DATA SECTION:
==> flow/design.v (excerpt) <==
module boron_dec (
    input  clk, rst, start, input [63:0] plain_text, input [79:0] master_key,
    output reg done, output reg [63:0] cipher_text
);
    parameter IDLE = 3'b000, KEYGEN = 3'b011, ROUND = 3'b001;
    reg [2:0] reg_sm_main;
    reg [4:0] reg_round_counter;
    reg [63:0] reg_plaintext;
    wire [63:0] reg_nextplaintext;
    reg [79:0] reg_key;
    wire [79:0] reg_nextkey, dec_reg_nextkey;
    key_scheduler ks(.clk(clk), .rst(rst), .round_counter(reg_round_counter), .i_ks_oldkey(reg_key), .o_ks_newkey(reg_nextkey));
    dec_key_scheduler dks(.clk(clk), .rst(rst), .round_counter(reg_round_counter), .i_ks_oldkey(reg_key), .o_ks_newkey(dec_reg_nextkey));
    dec_add_round_key ark(.i_ark_cipher(reg_plaintext), .i_ark_key(dec_reg_nextkey[63:0]), .o_ark_msg(reg_nextplaintext));
    always @(posedge clk ) begin
        if(!rst) begin
            reg_sm_main <= IDLE;
            done <= 1'b0;
        end
        else begin
            done <= 1'b0;
            case (reg_sm_main)
                IDLE:  
                    if(start) begin
                        reg_plaintext <= plain_text;
                        reg_key <= master_key;
                        reg_sm_main <= KEYGEN;
                        reg_round_counter <= 5'd1;
                    end
                    else
                        reg_sm_main <= IDLE;
                KEYGEN:
                    if(reg_round_counter < 25) begin
                        reg_key <= reg_nextkey;
                        reg_round_counter <= reg_round_counter + 1;
                        reg_sm_main <= KEYGEN;
                    end else begin
                        reg_sm_main <= ROUND;
                        reg_plaintext <= (reg_nextkey[63:0] ^ reg_plaintext);
                        reg_key <= reg_nextkey;
                    end
                ROUND:
                    if(reg_round_counter > 1) begin
                        reg_plaintext <= reg_nextplaintext;
                        reg_key <= dec_reg_nextkey;
  ...
Size: roughly 1300 cells after synthesis, ~210 I/O pins, ~15000 um2 of cells after synthesis.
clock: 5.0 ns
lec_check: 0
abc_area: 0
cap_margin: 0
core_aspect_ratio: 0.99
core_margin: 2
core_utilization: 40
cts_cluster_diameter: 46
cts_cluster_size: 71
gpl_timing_driven: 0
place_density_lb_addon: 0.24
setup_slack_margin: 0.89
slew_margin: 25
run.sh (not shown) runs the stock make flow with config.mk's settings and CLKGATE_MAP_FILE=.
The baseline ran to the end with no violations.
Change:
ABC_AREA = default   (was 0)
CAP_MARGIN = 30   (was 0)
CORE_ASPECT_RATIO = 0.74   (was 0.99)
CTS_CLUSTER_DIAMETER = default   (was 46)
PLACE_DENSITY_LB_ADDON = default   (was 0.24)
Result: The new run passed the timing, design-rule and antenna checks. Setup slack gets better by 310 ps. Count of clock-buffer cells in the layout shrinks by 7. Cell area shrinks by 1.7%. Clock power shrinks by 29%. Sequential cell count stays the same.
Change:
CAP_MARGIN = 20   (was 30)
CORE_ASPECT_RATIO = default   (was 0.74)
CORE_UTILIZATION = 69   (was 40)
CTS_CLUSTER_SIZE = default   (was 71)
GPL_TIMING_DRIVEN = default   (was 0)
SETUP_SLACK_MARGIN = default   (was 0.89)
SLEW_MARGIN = 20   (was 25)
clock period = 3.36 ns   (was 5.0 ns; I/O delays follow)
Outcome: Combinational power climbs by 40%. Clock skew drops by 5.6 ps. Worst setup slack degrades by 1300 ps. Power climbs by about 50%. Utilization climbs by 35 points. Via count drops by about 1.3%.
Change:
CORE_UTILIZATION = 40   (was 69)
clock period = 5.0 ns   (was 3.36 ns; I/O delays follow)
Outcome: Critical path depth is lower by 2. Area after synthesis is unchanged. Sequential power decreases by 33%. Synthesized cell count stays the same. Clock-buffer cell count rises by 7. Sequential share of layout area shrinks by 0.33 points. Wire length grows by 1.4%. Clock power falls by 30%. Final cell count is higher by 10%. Non-clock buffer count goes down by 17. Global-route usage decreases by 15 points.
Change:
CORE_UTILIZATION = 71   (was 40)
clock period = 4.97 ns   (was 5.0 ns; I/O delays follow)
What happened: Hold slack is about the same; register-to-register slack got worse by 150 ps; total power shrinks by 2.1%; clock power shrinks by about 10%; sequential power stays flat; area after synthesis does not change; global-route usage grows by 15 points.
Change:
CAP_MARGIN = 15   (was 20)
CORE_UTILIZATION = 72   (was 71)
clock period = 3.64 ns   (was 4.97 ns; I/O delays follow)
What happened: Non-clock buffer count is higher by 6. Wire length climbs by a little under a tenth. Power rose by well over a third. Final area grows slightly.

run A:
Starting RTL as in the previous note.
make LEC_CHECK=0 ABC_AREA=0 CAP_MARGIN=25 CELL_PAD_IN_SITES_DETAIL_PLACEMENT=2 CELL_PAD_IN_SITES_GLOBAL_PLACEMENT=2 CORE_MARGIN=2 CORE_UTILIZATION=53 CTS_CLUSTER_DIAMETER=224 CTS_CLUSTER_SIZE=52 GPL_ROUTABILITY_DRIVEN=1 GPL_TIMING_DRIVEN=0 MAX_ROUTING_LAYER=met4 SETUP_SLACK_MARGIN=0.22 SLEW_MARGIN=0 TNS_END_PERCENT=20 finish   # period 3.67 ns
Run A failed in detailed placement with DPL-0033.
--- input diff run A..run B ---
- clearing CELL_PAD_IN_SITES_DETAIL_PLACEMENT, which used to be 2
- clearing CELL_PAD_IN_SITES_GLOBAL_PLACEMENT, which used to be 2
- clearing TNS_END_PERCENT, which used to be 20
- swapping 0 for 20 in SLEW_MARGIN
- swapping 53 for 66 in CORE_UTILIZATION
- putting HOLD_SLACK_MARGIN at -0.09 where nothing was set
- clearing ABC_AREA, which used to be 0
- clearing GPL_TIMING_DRIVEN, which used to be 0
- clearing CTS_CLUSTER_DIAMETER, which used to be 224
- swapping 25 for 20 in CAP_MARGIN
- clearing MAX_ROUTING_LAYER, which used to be met4
- clearing GPL_ROUTABILITY_DRIVEN, which used to be 1
- clearing CTS_CLUSTER_SIZE, which used to be 52
- clearing SETUP_SLACK_MARGIN, which used to be 0.22
- swapping 3.67 for 3.73 in the clock period (ns, I/O delays scaled along)
Notes after the runs:
FAIL: run A; every other run in run B and run A is clean. Yosys stat chip area: run A vs run B, no meaningful difference. Chip width (run B vs. run A) decreases by more than 10%. Run B -> run A: complex-gate fraction of the synthesized area flat. Die area (run B over run A): decrease, 5600 sq um.
Inputs modified between run B and run C:
- CORE_UTILIZATION: 66 -> 57
- HOLD_SLACK_MARGIN: -0.09 -> unset
- the clock period (ns, I/O delays scaled along): 3.73 -> 2.57
Findings:
- FAIL: run C; every other run in run B and run C is clean
- Nothing crashed in run C and all stages finished; the problem is that the final layout failed, the offending checks being negative setup slack.
- Of run B and run C, the higher worst hold slack belongs to run C.
- Re post-route cell area: run B and run C aren't equal, and the higher value belongs to run C.
- Relative to run B, slew at the pin with the worst max-slew slack increased by 0.057 ns in run C.
- Diff run B and run C: global routing usage on met1 lower in run C
- Comparing the two runs side by side, run C comes out behind run B on setup slack at placement.
- Cells: run C has more instances than run B
- Run B has a higher largest driver fanout on the critical path than run C.
- Looking at time the final worst path needs with I/O delays and setup across run B and run C, the one that comes out higher is run B.
- Comparing run B and run C, row count is lower on run B.
- Compared with run B, in run C mux share of post-synthesis cell area did not really move, final clock period utilization by the worst path went up.
## Diff of input files: run D against run C
- CORE_UTILIZATION now 40, was 57
- the clock period (ns, I/O delays scaled along) now 3.36, was 2.57
Findings:
Run D went all the way through the flow, and no timing, DRC or antenna check failed. In run D, the first-pass GRT wire length came out 1.3% below the value in run C. Run D: cell area lower than run C. Relative to run C, design internal power decreased by about 33% in run D. Compared with run C, in run D post-detailed-placement cell area down 6.8%, power consumed by combinational cells dropped about 45%, final non-filler cell total went down, global-route usage now sits lower. Taking run C as the reference, in run D power consumed by the clock network lower; number of vias in the routed layout lower.
Here is what was changed in the inputs of run E compared with run D.
- CORE_ASPECT_RATIO now 0.74, previously not set
- GPL_TIMING_DRIVEN now 0, previously not set
- SETUP_SLACK_MARGIN now 0.89, previously not set
- the clock period (ns, I/O delays scaled along) now 5.0, was 3.36
## What came out
- Side by side, data required time of the critical path turned out higher in run E than in run D.
- Status: sequential cell area fraction in the yosys report parity (run D, run E)
- Diff run D and run E: final cell count higher in run E
- For number of vias per cell after detailed routing, dividing the value from run E by the value from run D gives 1.05.
- Compared with run D, run E shows a higher number of global-route vias before repair.
### run E -> run F
- SLEW_MARGIN now 25, was 20
- CTS_CLUSTER_DIAMETER now 46, previously not set
- CTS_CLUSTER_SIZE now 71, previously not set
- MAX_ROUTING_LAYER now met4, previously not set
- PLACE_DENSITY_LB_ADDON now 0.26, previously not set
- CAP_MARGIN now 0, was 20
- TNS_END_PERCENT now 50, previously not set
- CORE_ASPECT_RATIO now 0.99, was 0.74
- ABC_AREA now 0, previously not set
Run F finished end to end and its layout was clean on timing, DRC and antenna. Run F vs run E on worst slew margin relative to its limit: run F is the higher one. Re cell area: run E was lower than run F. Run F against run E: clock latency at the later pin of the worst-skew pair shrank by 0.05 ns, fraction of power consumed by combinational cells shrank by 4.6 points, total power grew by 16%. ~same hold slack in run F and run E. Between run F and run E, the net count reported at finish is higher for run F. Number of standard cells reported by yosys: run F vs run E identical. The largest stage delay on the critical path of run E and that of run F are within noise of each other. From run E to run F the numbers moved as follows: leakage dissipation climbed 0.00029 uW; clock network power share now sits higher.

## pepper
The RTL this note starts from:
==> flow/design.v <==
module s_box (
    input [3:0] i_sb, output [3:0] o_sb
);
    assign o_sb[0] = (!i_sb[3]&!i_sb[2]&i_sb[1]) | (!i_sb[2]&i_sb[1]&i_sb[0]) 
    | (!i_sb[3]&i_sb[2]&!i_sb[1]) | (i_sb[2]&!i_sb[1]&i_sb[0]) | 
    (i_sb[3]&!i_sb[2]&!i_sb[1]&!i_sb[0]) | (i_sb[3]&i_sb[2]&i_sb[1]&!i_sb[0]);
    assign o_sb[1] = (!i_sb[3]&!i_sb[2]&!i_sb[0]) | (!i_sb[3]&!i_sb[1]&!i_sb[0]) | (i_sb[2]&i_sb[1]&i_sb[0]) 
| (i_sb[3]&!i_sb[2]&i_sb[0]) | (i_sb[3]&i_sb[2]&i_sb[1]);
    assign o_sb[2] = (!i_sb[3]&!i_sb[2]&!i_sb[1]) | (!i_sb[2]&!i_sb[1]&!i_sb[0]) | (!i_sb[3]&i_sb[2]&!i_sb[0]) 
| (i_sb[3]&i_sb[1]&i_sb[0]) | (i_sb[3]&i_sb[2]&i_sb[0]);
    assign o_sb[3] = (!i_sb[3]&!i_sb[2]&!i_sb[0]) | (!i_sb[3]&i_sb[1]&!i_sb[0]) | (!i_sb[3]&i_sb[2]&i_sb[0]) 
| (i_sb[3]&!i_sb[1]&!i_sb[0]) | (i_sb[3]&!i_sb[2]&i_sb[1]&i_sb[0]);
endmodule
module block_shuffle (
    input [15:0] i_bs, output [15:0] o_bs
);
    assign o_bs = {i_bs[7:4], i_bs[3:0], i_bs[15:12], i_bs[11:8]};
endmodule
module round_permutation #(
    parameter [5:0] shift = 5'b0000,
    parameter [7:0] data_length = 8'd16
)(
    input [data_length - 1:0] i_rp,  output [data_length - 1:0] o_rp
); 
assign o_rp = (i_rp << shift) | (i_rp >> (data_length - shift));
endmodule
module key_scheduler (
    input clk, rst, input [4:0] round_counter, input [79:0] i_ks_oldkey, output [79:0] o_ks_newkey 
);
    wire [79:0] level_shift;
    wire [79:0] level_sbox;
    wire [4:0] xor_rc;
    round_permutation #(.shift(13), .data_length(80)) rp (.i_rp(i_ks_oldkey), .o_rp(level_shift));
    s_box sb(.i_sb(level_shift[3:0]), .o_sb(level_sbox[3:0]));
    assign level_sbox[79:4] = level_shift[79:4];
    assign xor_rc = level_sbox[63:59]^(round_counter -1);
    assign o_ks_newkey = {level_sbox[79:64], xor_rc, level_sbox[58:0]};
endmodule
module dec_s_box (
    input [3:0] i_sb, output reg [3:0] o_sb 
);
    always @(*) begin
        case(i_sb)
        4'h0: o_sb = 4'hA;
        4'h1: o_sb = 4'h3;
        4'h2: o_sb = 4'h9;
        4'h3: o_sb = 4'hE;
        4'h4: o_sb = 4'h1;
        4'h5: o_sb = 4'hD;
        4'h6: o_sb = 4'hF;
        4'h7: o_sb = 4'h4;
        4'h8: o_sb = 4'hC;
        4'h9: o_sb = 4'h5;
        4'hA: o_sb = 4'h7;
        4'hB: o_sb = 4'h2;
        4'hC: o_sb = 4'h6;
        4'hD: o_sb = 4'h8;
        4'hE: o_sb = 4'h0;
        4'hF: o_sb = 4'hB;
        endcase
    end
endmodule
module dec_block_shuffle (
    input [15:0] i_bs, output [15:0] o_bs
);
    block_shuffle bs (i_bs, o_bs);
endmodule
module dec_round_permutation #(
    parameter [5:0] shift = 5'b0000,
    parameter [7:0] data_length = 8'd16
)(
    input [data_length - 1:0] i_rp,  output [data_length - 1:0] o_rp
); 
    assign o_rp = (i_rp >> shift) | (i_rp << (data_length - shift));
endmodule
module dec_XOR_layer (
    input [63:0] i_xor, output [63:0] o_xor
);
    assign o_xor = {(i_xor[63:48]^i_xor[47:32]), (i_xor[47:32]^i_xor[31:16]^i_xor[15:0]),(i_xor[63:48]^i_xor[47:32]^i_xor[31:16]), (i_xor[31:16]^i_xor[15:0])};
endmodule
module dec_permutation_layer (
    input [63:0] i_pl, output [63:0] o_pl
);
    wire [63:0] rp2bs;
    wire [63:0] xor2rp;
    dec_XOR_layer xl(.i_xor(i_pl), .o_xor(xor2rp));
            dec_round_permutation #(.shift(1), .data_length(16)) rp0(.i_rp(xor2rp[(16*0 + 15):16*0]), .o_rp(rp2bs[15:0]));
            dec_round_permutation #(.shift(4), .data_length(16)) rp1(.i_rp(xor2rp[(16*1 + 15):16*1]), .o_rp(rp2bs[(16 + 15):16*1]));
            dec_round_permutation #(.shift(7), .data_length(16)) rp2(.i_rp(xor2rp[(16*2 + 15):16*2]), .o_rp(rp2bs[(16*2 + 15):16*2]));
            dec_round_permutation #(.shift(9), .data_length(16)) rp3(.i_rp(xor2rp[(16*3 + 15):16*3]), .o_rp(rp2bs[(16*3 + 15):16*3]));
    genvar i;
    generate
        for (i = 0; i < 4; i = i +1 ) begin
            dec_block_shuffle bs(.i_bs(rp2bs[(16*i + 15):16*i]), .o_bs(o_pl[(16*i + 15):16*i]));
        end
    endgenerate
endmodule
module dec_add_round_key (
    input [63:0] i_ark_cipher, input [63:0] i_ark_key,
    output [63:0] o_ark_msg
);
    wire [63:0] sb2xor;
    wire [63:0] pl2sb;
    dec_permutation_layer pl(.i_pl(i_ark_cipher), .o_pl(pl2sb));
    genvar j;
    generate    
    for(j=0; j < 16; j = j + 1) begin
            dec_s_box sb(.i_sb(pl2sb[(4*j + 3):4*j]), .o_sb(sb2xor[(4*j + 3):4*j]));
        end
    endgenerate
    assign o_ark_msg = i_ark_key ^ sb2xor;
endmodule
module dec_key_scheduler (
    input clk, rst, input [4:0] round_counter, input [79:0] i_ks_oldkey, output [79:0] o_ks_newkey 
);
    wire [79:0] level_shift;
    wire [79:0] level_sbox;
    wire [4:0] xor_rc;
    assign {level_sbox[79:64], xor_rc, level_sbox[58:0]} = i_ks_oldkey;
    assign level_sbox[63:59] = xor_rc ^(round_counter -1);
    assign level_shift[79:4] = level_sbox[79:4];
    dec_s_box sb(.i_sb(level_sbox[3:0]), .o_sb(level_shift[3:0]));
    dec_round_permutation #(.shift(13), .data_length(80)) rp (.i_rp(level_shift), .o_rp(o_ks_newkey));
endmodule
module boron_dec (
    input  clk, rst, start, input [63:0] plain_text, input [79:0] master_key,
    output reg done, output reg [63:0] cipher_text
);
    parameter IDLE = 3'b000, KEYGEN = 3'b011, ROUND = 3'b001;
    reg [2:0] reg_sm_main;
    reg [4:0] reg_round_counter;
    reg [63:0] reg_plaintext;
    wire [63:0] reg_nextplaintext;
    reg [79:0] reg_key;
    wire [79:0] reg_nextkey, dec_reg_nextkey;
    key_scheduler ks(.clk(clk), .rst(rst), .round_counter(reg_round_counter), .i_ks_oldkey(reg_key), .o_ks_newkey(reg_nextkey));
    dec_key_scheduler dks(.clk(clk), .rst(rst), .round_counter(reg_round_counter), .i_ks_oldkey(reg_key), .o_ks_newkey(dec_reg_nextkey));
    dec_add_round_key ark(.i_ark_cipher(reg_plaintext), .i_ark_key(dec_reg_nextkey[63:0]), .o_ark_msg(reg_nextplaintext));
    always @(posedge clk ) begin
        if(!rst) begin
            reg_sm_main <= IDLE;
            done <= 1'b0;
        end
        else begin
            done <= 1'b0;
            case (reg_sm_main)
                IDLE:  
                    if(start) begin
                        reg_plaintext <= plain_text;
                        reg_key <= master_key;
                        reg_sm_main <= KEYGEN;
                        reg_round_counter <= 5'd1;
                    end
                    else
                        reg_sm_main <= IDLE;
                KEYGEN:
                    if(reg_round_counter < 25) begin
                        reg_key <= reg_nextkey;
                        reg_round_counter <= reg_round_counter + 1;
                        reg_sm_main <= KEYGEN;
                    end else begin
                        reg_sm_main <= ROUND;
                        reg_plaintext <= (reg_nextkey[63:0] ^ reg_plaintext);
                        reg_key <= reg_nextkey;
                    end
                ROUND:
                    if(reg_round_counter > 1) begin
                        reg_plaintext <= reg_nextplaintext;
                        reg_key <= dec_reg_nextkey;
                        reg_round_counter <= reg_round_counter - 1;
                        reg_sm_main <= ROUND;
                    end
                    else begin
                        cipher_text <= reg_nextplaintext;
                        done <= 1'b1;
                        reg_sm_main <= IDLE;
                    end
                default:
                    reg_sm_main <= IDLE;
            endcase
        end
    end
endmodule
Settings: LEC_CHECK=0, CAP_MARGIN=20, CORE_MARGIN=2, CORE_UTILIZATION=72, CTS_CLUSTER_SIZE=10, SETUP_SLACK_MARGIN=1.46, SLEW_MARGIN=20; clock period 4.97 ns.
For juniper, these inputs were changed with respect to pepper:
- HOLD_SLACK_MARGIN newly set to 0.3
- SETUP_SLACK_MARGIN removed (was 1.46)
- CTS_CLUSTER_SIZE changed from 10 to 38
- CORE_UTILIZATION changed from 72 to 65
- the clock period (ns, I/O delays scaled along) changed from 4.97 to 2.57
==> results <==
- The flow for juniper finished, though final verification flagged negative setup slack.
- pepper reached the end of the flow, and the finished layout is clean on the timing, design-rule and antenna checks.
- juniper vs pepper, portion of total power attributed to combinational logic went up by 7.9 points.
- Delta (juniper minus pepper): final area grew by about 13%; routed wire length picked up an extra 8100 um.
- Going from pepper to juniper, total instance count after detailed placement grows by about 10%.
- pepper consumes less power than juniper.
- Comparing pepper and juniper, the lower CTS buffer count was measured on juniper.
- Delay of the slowest critical-path stage | juniper below pepper
- Final cell count without fillers, pepper and juniper, lower one = pepper.
Relative to juniper, the following input files were edited for zinc:
- CORE_UTILIZATION changed from 65 to 57
- HOLD_SLACK_MARGIN changed from 0.3 to 0.24
- CTS_CLUSTER_SIZE changed from 38 to 41
- the clock period (ns, I/O delays scaled along) changed from 2.57 to 1.87
[summary]
Against juniper, floorplan die width in zinc rose by a few percent. In terms of number of port buffers, juniper and zinc differ only marginally. zinc: it failed with a tool error in global routing, so there are no final results. Of zinc and juniper, the higher die outline area belongs to zinc. Between juniper and zinc, the flow reports placed instance count increasing by a little under 10%.
Modified inputs, tundra compared to zinc
- CORE_UTILIZATION now 65, was 57
- HOLD_SLACK_MARGIN now -0.1, was 0.24
- CTS_CLUSTER_SIZE no longer set, was 41
- the clock period (ns, I/O delays scaled along) now 2.78, was 1.87
==> results <==
tundra finished every stage and its layout cleared the timing, design-rule and antenna checks. Cell total after placement: tundra < zinc. In tundra the TritonCTS buffer count turned out 3 lower than in zinc. tundra vs zinc — detailed placement HPWL dropped 15%. Per the comparison of tundra with zinc, number of standard-cell rows in the floorplan -about 5%; post-CTS setup buffer count moved down. tundra -> zinc: register area share after synthesis delta 0, exact match. tundra vs. zinc: proportion of synthesized flip-flops having asynchronous set or reset was more or less identical; number of instances in the synthesized netlist was more or less identical. Weighted congestion at the end of routability-driven global placement is higher on zinc. Measured against zinc, the floorplan core area of tundra comes out at 0.886 times the reference value. Cmp tundra and zinc / chip footprint / lower: tundra.
Power and IR drop assume default switching activity.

INSTRUCTIONS TO FOLLOW: Work through the records above and count the lines that hold the string "fraction". Please give only that figure.

EXERCISE SOLUTION: 3